**Exercise directions**
In the entries that follow, the lines from the one with "FP Rows -> 53" through the one with "Critical path launch" are the ones to write out, exactly and with both ends included. Nothing else should appear.

(Dataset entries)
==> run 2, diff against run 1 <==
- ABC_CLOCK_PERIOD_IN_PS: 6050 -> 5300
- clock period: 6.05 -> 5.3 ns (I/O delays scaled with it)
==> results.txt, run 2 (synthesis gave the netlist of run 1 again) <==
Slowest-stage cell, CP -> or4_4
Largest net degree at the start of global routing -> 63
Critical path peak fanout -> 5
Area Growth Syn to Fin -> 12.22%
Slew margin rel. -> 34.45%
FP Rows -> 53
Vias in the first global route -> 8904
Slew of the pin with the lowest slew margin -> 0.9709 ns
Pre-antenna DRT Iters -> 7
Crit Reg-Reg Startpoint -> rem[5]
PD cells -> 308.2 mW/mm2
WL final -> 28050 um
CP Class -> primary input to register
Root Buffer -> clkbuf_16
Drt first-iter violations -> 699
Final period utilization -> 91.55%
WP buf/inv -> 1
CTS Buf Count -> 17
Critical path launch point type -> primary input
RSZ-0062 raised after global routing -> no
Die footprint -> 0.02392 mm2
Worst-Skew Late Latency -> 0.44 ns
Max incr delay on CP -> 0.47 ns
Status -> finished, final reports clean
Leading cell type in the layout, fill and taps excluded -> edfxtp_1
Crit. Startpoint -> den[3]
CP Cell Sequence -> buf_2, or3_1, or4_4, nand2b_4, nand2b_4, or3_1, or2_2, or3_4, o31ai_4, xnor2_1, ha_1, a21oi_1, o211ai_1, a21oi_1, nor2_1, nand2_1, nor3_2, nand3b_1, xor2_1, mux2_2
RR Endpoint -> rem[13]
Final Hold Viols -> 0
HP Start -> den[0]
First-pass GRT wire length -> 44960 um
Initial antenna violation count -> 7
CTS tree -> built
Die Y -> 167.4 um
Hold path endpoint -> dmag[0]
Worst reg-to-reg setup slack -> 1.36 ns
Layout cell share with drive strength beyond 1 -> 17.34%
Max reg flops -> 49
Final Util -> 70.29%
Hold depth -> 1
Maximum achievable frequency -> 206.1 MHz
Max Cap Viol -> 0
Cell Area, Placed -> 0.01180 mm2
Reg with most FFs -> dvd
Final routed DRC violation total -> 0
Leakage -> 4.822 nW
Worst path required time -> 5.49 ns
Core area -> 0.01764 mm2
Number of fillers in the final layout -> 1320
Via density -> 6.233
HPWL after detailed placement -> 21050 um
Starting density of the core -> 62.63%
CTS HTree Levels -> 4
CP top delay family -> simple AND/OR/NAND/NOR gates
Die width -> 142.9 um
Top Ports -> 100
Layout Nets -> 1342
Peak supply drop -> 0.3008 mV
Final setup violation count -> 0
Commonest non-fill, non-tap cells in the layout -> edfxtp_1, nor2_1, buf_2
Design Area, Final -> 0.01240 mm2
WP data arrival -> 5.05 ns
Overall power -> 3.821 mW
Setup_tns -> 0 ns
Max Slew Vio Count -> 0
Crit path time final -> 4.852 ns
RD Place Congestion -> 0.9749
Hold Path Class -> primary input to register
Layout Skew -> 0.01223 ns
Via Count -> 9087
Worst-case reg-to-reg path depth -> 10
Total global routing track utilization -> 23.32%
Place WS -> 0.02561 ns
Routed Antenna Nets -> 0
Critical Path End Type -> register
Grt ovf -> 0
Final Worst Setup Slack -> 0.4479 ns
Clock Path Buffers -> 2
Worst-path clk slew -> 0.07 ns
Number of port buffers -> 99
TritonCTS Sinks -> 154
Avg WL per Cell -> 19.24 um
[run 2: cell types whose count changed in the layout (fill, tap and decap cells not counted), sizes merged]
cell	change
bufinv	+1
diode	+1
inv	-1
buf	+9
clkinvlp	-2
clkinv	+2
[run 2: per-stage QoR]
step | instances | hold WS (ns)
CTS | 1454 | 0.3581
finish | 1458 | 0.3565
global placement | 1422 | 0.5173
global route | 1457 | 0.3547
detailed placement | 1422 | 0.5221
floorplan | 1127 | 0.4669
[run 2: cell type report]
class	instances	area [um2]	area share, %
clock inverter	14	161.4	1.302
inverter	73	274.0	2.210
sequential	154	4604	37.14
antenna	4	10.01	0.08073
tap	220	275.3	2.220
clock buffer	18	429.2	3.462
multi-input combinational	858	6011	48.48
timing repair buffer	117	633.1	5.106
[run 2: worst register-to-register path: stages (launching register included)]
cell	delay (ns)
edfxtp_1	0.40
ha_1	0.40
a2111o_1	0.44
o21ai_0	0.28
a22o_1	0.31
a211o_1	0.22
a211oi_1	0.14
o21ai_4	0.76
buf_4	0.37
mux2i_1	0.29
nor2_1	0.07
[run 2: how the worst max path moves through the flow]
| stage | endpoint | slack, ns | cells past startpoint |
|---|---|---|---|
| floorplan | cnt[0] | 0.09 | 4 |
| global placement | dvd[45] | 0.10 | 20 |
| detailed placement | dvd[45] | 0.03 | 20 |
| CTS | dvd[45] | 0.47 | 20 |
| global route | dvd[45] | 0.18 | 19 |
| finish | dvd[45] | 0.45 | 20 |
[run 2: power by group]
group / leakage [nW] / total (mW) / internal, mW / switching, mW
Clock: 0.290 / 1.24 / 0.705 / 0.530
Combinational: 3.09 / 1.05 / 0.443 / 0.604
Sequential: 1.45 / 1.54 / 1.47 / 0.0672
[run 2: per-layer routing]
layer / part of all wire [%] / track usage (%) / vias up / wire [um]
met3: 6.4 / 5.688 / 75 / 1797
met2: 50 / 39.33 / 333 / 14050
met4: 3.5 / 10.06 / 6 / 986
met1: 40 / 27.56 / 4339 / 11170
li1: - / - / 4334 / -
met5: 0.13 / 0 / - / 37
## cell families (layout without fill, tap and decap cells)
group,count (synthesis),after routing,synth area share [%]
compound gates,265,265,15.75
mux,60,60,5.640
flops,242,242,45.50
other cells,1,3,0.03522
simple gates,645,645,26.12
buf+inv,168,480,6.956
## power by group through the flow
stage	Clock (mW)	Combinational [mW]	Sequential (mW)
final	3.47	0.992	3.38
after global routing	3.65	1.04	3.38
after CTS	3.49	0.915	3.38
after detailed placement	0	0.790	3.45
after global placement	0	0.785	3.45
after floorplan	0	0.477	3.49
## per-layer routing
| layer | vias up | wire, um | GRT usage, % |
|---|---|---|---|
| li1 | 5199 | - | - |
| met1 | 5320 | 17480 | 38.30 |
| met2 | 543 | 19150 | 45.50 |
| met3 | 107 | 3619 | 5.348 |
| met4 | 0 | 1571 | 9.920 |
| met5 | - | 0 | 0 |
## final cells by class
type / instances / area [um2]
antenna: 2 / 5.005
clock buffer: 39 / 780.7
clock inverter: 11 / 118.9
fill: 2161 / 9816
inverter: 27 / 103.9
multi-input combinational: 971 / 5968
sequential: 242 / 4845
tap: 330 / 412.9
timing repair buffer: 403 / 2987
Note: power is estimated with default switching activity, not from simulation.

**Exercise solution**
FP Rows -> 53
Vias in the first global route -> 8904
Slew of the pin with the lowest slew margin -> 0.9709 ns
Pre-antenna DRT Iters -> 7
Crit Reg-Reg Startpoint -> rem[5]
PD cells -> 308.2 mW/mm2
WL final -> 28050 um
CP Class -> primary input to register
Root Buffer -> clkbuf_16
Drt first-iter violations -> 699
Final period utilization -> 91.55%
WP buf/inv -> 1
CTS Buf Count -> 17
Critical path launch point type -> primary input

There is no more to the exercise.